(Beginning of EXCERPTED DATA)

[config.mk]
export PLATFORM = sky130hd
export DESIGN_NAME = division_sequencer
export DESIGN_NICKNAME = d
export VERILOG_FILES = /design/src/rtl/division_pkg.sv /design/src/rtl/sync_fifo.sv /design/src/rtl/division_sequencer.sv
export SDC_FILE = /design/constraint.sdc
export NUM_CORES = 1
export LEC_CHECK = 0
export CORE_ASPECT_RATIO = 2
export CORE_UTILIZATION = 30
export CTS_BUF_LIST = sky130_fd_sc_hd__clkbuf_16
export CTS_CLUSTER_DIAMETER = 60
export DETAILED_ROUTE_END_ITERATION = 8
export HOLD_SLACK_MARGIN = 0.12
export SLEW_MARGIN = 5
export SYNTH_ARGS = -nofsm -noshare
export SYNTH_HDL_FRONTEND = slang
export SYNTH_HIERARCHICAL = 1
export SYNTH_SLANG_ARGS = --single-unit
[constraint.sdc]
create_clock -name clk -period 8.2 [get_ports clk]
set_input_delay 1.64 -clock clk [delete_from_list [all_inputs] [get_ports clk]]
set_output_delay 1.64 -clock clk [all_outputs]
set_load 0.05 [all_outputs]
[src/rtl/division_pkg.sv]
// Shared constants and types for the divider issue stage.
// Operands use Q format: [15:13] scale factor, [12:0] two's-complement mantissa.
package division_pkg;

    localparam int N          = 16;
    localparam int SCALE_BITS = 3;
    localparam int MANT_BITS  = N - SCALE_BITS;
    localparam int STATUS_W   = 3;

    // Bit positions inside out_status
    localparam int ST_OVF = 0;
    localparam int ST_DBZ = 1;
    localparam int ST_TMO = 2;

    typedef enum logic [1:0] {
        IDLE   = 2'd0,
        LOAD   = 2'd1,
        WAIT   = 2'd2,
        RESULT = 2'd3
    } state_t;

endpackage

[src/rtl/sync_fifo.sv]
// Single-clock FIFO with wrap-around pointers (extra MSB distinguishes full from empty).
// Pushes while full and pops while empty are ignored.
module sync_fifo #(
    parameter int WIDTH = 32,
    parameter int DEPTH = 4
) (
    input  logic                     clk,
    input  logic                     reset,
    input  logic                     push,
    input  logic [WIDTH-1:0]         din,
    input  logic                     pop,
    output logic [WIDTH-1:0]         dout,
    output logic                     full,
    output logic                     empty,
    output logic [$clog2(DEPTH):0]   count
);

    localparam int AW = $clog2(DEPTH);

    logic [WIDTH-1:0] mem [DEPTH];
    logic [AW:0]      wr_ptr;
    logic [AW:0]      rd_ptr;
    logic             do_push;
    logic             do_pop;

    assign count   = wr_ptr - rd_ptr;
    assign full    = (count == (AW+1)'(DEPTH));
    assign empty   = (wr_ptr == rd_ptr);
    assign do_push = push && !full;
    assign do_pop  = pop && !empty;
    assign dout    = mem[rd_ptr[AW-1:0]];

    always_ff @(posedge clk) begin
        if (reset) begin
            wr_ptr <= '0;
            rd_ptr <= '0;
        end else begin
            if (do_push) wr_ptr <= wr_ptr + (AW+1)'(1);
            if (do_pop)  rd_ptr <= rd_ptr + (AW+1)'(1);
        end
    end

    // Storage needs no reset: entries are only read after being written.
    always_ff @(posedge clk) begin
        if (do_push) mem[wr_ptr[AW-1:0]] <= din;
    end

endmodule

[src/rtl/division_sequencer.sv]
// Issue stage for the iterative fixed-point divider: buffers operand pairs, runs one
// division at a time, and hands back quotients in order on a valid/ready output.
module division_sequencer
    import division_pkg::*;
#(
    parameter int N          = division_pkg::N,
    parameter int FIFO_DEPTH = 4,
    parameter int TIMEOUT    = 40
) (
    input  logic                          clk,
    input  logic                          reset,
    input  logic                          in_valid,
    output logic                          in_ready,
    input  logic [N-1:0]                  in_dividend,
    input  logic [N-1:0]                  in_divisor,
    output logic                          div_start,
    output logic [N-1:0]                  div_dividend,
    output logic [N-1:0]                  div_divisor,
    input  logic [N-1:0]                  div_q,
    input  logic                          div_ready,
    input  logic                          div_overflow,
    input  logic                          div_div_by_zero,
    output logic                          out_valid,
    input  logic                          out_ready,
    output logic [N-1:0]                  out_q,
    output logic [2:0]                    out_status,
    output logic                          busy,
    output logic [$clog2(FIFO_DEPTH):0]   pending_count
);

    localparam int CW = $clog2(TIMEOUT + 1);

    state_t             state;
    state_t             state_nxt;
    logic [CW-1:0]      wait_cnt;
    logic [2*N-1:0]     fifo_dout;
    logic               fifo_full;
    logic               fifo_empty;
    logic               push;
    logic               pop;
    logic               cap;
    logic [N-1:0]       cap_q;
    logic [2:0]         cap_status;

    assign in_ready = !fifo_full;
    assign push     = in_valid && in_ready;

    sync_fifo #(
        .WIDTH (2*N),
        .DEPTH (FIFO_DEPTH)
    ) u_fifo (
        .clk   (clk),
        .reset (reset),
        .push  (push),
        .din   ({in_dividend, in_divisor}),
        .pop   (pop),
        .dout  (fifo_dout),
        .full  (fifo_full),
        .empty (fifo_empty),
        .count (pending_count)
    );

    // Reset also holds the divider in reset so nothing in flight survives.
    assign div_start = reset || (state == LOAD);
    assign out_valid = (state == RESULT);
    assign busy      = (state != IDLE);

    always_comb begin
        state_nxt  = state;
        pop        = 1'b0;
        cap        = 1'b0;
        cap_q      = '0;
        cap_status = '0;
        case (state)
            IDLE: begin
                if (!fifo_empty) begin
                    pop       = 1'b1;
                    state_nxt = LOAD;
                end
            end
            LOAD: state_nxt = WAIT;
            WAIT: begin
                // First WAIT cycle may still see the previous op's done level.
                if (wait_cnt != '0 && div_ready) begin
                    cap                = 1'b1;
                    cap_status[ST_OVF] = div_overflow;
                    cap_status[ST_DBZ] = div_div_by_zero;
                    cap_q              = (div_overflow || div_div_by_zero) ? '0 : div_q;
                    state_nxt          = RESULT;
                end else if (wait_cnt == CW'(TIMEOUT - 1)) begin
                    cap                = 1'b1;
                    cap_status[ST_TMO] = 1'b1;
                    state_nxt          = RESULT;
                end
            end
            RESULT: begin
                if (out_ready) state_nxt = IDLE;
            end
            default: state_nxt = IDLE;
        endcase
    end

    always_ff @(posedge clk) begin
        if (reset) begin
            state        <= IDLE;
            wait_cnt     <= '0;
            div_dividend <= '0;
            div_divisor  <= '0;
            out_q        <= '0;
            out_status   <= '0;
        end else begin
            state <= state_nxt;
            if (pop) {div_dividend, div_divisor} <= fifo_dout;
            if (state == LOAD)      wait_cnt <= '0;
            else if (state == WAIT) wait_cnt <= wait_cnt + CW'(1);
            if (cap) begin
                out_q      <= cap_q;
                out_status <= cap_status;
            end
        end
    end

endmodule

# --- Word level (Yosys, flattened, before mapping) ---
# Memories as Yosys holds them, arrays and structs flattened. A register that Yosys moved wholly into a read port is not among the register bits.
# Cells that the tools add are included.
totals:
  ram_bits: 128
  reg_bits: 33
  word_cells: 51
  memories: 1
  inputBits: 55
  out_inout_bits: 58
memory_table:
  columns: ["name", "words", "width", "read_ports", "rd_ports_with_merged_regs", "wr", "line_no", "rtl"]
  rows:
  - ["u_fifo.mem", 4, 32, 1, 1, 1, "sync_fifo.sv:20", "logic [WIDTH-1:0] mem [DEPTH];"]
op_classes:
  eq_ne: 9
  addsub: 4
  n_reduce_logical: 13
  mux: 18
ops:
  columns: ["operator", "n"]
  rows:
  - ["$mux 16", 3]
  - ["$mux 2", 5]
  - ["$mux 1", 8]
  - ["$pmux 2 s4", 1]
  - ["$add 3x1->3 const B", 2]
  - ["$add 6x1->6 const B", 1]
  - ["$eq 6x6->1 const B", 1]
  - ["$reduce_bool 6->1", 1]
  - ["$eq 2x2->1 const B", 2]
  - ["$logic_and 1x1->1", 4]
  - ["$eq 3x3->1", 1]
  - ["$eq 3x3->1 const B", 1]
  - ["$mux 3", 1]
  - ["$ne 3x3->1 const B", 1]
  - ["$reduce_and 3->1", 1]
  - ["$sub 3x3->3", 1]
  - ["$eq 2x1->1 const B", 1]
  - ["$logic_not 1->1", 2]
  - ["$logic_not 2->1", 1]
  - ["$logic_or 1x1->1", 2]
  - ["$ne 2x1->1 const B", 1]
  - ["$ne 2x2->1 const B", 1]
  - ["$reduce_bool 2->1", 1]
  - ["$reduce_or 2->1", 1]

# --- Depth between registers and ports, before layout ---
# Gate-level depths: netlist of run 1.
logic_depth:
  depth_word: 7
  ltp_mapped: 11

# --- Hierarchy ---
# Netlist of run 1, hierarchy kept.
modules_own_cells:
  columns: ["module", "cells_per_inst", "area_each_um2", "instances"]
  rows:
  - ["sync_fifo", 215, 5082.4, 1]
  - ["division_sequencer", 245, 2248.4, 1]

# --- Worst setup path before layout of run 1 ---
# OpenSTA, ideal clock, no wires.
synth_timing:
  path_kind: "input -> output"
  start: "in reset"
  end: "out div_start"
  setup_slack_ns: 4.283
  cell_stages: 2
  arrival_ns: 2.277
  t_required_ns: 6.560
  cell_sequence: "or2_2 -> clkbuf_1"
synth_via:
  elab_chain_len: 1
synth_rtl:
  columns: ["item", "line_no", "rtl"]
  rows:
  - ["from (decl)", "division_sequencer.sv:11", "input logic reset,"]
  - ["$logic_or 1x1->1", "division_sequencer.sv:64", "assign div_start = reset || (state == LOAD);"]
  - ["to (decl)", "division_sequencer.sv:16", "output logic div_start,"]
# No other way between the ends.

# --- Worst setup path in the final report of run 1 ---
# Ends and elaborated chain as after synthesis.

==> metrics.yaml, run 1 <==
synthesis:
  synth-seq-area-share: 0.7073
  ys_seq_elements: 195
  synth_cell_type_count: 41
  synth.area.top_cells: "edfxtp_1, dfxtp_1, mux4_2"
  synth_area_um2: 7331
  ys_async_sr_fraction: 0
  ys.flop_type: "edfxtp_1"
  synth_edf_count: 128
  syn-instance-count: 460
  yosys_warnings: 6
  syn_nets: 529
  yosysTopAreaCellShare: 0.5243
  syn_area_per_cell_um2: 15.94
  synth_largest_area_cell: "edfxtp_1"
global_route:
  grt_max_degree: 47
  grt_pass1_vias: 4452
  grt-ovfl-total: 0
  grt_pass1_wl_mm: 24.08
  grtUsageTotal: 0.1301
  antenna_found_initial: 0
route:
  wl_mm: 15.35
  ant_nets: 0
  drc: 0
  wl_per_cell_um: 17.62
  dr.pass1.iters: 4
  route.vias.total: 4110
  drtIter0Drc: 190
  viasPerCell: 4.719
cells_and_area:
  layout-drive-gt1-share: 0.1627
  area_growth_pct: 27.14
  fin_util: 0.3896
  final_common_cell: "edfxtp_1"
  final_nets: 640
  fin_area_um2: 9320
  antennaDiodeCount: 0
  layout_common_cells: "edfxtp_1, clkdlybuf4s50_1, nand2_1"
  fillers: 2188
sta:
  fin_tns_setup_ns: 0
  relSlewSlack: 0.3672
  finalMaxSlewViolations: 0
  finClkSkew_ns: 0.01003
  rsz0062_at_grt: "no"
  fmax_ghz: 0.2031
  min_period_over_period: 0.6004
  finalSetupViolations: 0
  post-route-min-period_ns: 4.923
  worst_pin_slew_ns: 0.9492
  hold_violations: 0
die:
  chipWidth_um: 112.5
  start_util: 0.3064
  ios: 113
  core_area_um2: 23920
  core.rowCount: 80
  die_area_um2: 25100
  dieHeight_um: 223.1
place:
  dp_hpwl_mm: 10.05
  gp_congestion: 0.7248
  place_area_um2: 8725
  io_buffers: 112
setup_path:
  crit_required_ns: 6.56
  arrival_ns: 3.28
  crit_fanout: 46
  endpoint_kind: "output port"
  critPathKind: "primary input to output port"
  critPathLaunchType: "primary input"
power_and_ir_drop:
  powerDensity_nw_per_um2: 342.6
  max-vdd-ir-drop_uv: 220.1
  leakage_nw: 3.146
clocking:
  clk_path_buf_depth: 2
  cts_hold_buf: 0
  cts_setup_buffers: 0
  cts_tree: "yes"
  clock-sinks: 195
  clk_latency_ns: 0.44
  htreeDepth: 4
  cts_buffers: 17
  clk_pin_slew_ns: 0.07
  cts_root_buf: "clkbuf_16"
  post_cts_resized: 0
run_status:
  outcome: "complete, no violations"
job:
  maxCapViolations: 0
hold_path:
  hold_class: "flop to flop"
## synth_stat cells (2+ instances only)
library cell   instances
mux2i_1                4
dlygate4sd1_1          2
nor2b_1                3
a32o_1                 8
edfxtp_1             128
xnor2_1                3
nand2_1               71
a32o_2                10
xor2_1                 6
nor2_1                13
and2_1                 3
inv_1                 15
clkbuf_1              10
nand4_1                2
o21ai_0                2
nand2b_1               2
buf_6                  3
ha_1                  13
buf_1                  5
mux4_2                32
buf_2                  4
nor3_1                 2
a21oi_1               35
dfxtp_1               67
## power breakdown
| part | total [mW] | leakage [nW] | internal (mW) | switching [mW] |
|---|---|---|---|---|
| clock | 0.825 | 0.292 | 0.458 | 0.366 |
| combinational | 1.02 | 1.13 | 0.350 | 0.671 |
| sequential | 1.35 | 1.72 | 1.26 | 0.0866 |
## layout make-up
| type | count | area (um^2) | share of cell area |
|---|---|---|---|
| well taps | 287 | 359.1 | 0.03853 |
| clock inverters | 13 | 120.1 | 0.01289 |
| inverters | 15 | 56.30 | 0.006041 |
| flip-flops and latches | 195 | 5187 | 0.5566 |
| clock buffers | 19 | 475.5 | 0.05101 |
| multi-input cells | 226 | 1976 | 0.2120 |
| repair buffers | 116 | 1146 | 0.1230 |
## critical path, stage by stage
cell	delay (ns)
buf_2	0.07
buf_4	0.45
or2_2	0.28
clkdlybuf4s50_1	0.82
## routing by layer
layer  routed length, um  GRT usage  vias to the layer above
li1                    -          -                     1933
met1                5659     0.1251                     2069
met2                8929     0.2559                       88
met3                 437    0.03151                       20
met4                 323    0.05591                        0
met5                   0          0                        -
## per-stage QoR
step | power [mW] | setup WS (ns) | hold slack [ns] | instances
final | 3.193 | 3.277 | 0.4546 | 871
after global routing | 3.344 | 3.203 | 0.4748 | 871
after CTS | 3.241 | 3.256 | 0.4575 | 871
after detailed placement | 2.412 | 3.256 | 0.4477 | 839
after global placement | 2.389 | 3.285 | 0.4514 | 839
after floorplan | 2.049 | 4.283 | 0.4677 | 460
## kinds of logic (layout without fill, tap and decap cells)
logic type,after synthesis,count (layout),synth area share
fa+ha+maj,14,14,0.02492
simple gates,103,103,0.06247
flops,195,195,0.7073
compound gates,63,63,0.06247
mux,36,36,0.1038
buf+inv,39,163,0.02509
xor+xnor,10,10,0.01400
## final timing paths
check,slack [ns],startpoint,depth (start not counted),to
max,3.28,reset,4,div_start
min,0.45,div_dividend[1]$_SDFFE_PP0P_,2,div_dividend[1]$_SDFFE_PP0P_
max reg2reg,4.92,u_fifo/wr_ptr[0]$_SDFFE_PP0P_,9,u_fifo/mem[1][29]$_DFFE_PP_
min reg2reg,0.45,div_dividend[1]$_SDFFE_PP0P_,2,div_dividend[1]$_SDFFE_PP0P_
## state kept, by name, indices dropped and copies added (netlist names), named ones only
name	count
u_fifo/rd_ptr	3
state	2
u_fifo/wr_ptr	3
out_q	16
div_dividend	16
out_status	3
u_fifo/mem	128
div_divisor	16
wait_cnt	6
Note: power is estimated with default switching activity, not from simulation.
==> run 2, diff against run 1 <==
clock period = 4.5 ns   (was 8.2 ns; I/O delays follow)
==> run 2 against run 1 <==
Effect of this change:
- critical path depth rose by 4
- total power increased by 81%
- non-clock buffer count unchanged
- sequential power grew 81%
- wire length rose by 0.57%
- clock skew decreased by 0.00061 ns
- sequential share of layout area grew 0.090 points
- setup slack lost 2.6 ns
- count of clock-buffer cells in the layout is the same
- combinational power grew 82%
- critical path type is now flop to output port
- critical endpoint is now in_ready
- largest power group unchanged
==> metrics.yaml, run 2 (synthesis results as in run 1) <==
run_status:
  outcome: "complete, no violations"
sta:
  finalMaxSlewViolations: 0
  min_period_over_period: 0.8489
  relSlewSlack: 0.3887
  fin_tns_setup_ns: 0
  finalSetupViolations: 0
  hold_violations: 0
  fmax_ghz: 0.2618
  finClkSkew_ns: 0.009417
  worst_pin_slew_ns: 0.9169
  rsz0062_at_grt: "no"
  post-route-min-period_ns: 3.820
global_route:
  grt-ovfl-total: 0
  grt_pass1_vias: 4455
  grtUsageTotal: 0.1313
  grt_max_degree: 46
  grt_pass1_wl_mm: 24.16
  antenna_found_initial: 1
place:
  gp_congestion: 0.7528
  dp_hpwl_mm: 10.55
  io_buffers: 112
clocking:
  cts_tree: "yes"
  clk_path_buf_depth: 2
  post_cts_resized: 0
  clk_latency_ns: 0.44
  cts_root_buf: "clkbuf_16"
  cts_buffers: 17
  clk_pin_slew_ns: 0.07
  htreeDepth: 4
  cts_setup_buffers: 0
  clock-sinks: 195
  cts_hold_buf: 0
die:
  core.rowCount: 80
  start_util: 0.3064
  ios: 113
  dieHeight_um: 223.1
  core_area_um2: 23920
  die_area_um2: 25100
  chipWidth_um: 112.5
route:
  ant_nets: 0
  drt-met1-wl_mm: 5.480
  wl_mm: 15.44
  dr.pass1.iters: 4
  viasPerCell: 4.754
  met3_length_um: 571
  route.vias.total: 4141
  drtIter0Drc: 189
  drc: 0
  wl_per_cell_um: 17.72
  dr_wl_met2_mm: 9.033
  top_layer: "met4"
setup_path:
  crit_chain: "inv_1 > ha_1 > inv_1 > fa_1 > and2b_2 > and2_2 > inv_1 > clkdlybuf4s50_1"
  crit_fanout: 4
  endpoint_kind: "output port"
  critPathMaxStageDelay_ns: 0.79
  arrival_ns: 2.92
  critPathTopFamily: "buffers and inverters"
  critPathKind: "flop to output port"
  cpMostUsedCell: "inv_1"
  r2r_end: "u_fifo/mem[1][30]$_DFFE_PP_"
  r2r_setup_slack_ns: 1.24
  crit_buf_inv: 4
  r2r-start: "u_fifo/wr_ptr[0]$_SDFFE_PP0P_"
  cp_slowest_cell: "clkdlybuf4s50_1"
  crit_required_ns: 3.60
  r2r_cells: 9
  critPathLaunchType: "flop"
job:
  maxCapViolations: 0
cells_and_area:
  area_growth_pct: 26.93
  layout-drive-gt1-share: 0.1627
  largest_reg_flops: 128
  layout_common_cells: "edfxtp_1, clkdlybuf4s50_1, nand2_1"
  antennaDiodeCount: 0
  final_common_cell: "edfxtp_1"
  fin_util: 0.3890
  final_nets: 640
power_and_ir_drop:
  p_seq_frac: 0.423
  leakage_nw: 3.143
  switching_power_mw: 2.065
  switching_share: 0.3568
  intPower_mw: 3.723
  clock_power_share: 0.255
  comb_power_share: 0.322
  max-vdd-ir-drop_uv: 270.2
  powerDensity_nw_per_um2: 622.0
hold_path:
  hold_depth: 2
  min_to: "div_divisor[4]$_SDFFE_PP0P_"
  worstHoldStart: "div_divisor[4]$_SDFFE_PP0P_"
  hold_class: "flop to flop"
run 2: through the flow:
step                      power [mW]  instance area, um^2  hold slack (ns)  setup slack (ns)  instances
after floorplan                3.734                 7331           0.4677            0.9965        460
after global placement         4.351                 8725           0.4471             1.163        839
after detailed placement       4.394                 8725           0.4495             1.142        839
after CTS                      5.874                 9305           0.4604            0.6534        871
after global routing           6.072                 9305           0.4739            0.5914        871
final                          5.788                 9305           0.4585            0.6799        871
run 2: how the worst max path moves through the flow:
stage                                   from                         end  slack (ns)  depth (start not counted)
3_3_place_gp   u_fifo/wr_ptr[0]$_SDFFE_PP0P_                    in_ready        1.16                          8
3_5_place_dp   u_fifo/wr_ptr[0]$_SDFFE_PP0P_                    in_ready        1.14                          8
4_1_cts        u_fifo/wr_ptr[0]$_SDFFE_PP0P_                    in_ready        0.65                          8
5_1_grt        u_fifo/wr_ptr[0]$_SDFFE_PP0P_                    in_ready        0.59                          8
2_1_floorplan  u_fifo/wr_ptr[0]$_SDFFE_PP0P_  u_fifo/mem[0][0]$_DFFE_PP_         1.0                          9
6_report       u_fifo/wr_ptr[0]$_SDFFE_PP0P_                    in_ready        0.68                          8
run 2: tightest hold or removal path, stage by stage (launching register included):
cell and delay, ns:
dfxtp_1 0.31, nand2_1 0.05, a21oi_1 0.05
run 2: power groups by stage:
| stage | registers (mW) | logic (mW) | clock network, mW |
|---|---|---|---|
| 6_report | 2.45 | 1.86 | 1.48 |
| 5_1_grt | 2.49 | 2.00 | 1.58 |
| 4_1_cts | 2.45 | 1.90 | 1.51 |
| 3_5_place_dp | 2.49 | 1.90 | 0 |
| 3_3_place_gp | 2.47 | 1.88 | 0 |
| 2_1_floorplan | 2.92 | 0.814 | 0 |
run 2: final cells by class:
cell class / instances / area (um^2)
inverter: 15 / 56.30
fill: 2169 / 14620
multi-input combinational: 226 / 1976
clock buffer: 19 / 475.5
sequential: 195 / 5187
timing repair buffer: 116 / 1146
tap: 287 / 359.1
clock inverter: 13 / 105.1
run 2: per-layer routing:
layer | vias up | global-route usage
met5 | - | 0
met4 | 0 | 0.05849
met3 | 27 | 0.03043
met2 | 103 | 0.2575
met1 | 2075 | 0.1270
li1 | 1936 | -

(End of EXCERPTED DATA)
(Beginning of EXCERPTED DATA)

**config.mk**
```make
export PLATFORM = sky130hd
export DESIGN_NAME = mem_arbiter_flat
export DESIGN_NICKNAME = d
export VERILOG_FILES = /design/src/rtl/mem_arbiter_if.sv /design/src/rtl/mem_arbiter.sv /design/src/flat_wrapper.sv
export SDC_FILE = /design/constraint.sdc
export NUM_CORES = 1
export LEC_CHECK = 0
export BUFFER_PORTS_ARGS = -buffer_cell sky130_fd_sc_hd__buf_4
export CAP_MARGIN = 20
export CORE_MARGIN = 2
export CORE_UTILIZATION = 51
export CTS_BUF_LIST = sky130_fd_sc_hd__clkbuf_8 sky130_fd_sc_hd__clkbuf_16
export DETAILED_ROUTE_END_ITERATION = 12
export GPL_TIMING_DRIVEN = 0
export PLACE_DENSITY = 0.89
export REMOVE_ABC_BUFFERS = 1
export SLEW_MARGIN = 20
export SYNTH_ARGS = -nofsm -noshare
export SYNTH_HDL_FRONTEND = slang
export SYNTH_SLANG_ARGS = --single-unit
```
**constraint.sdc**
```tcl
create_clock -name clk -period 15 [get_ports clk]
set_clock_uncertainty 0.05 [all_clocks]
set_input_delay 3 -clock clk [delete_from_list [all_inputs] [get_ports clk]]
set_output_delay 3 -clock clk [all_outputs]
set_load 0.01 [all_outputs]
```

(End of EXCERPTED DATA)

▸ **TASK DETAILS**
From the entries above, give again exactly the lines running from the line with "if (!fifo_empty) begin" to the line with "op's done level."; include both of those lines.

▸ **SOLUTION FOR THIS EXERCISE**
                if (!fifo_empty) begin
                    pop       = 1'b1;
                    state_nxt = LOAD;
                end
            end
            LOAD: state_nxt = WAIT;
            WAIT: begin
                // First WAIT cycle may still see the previous op's done level.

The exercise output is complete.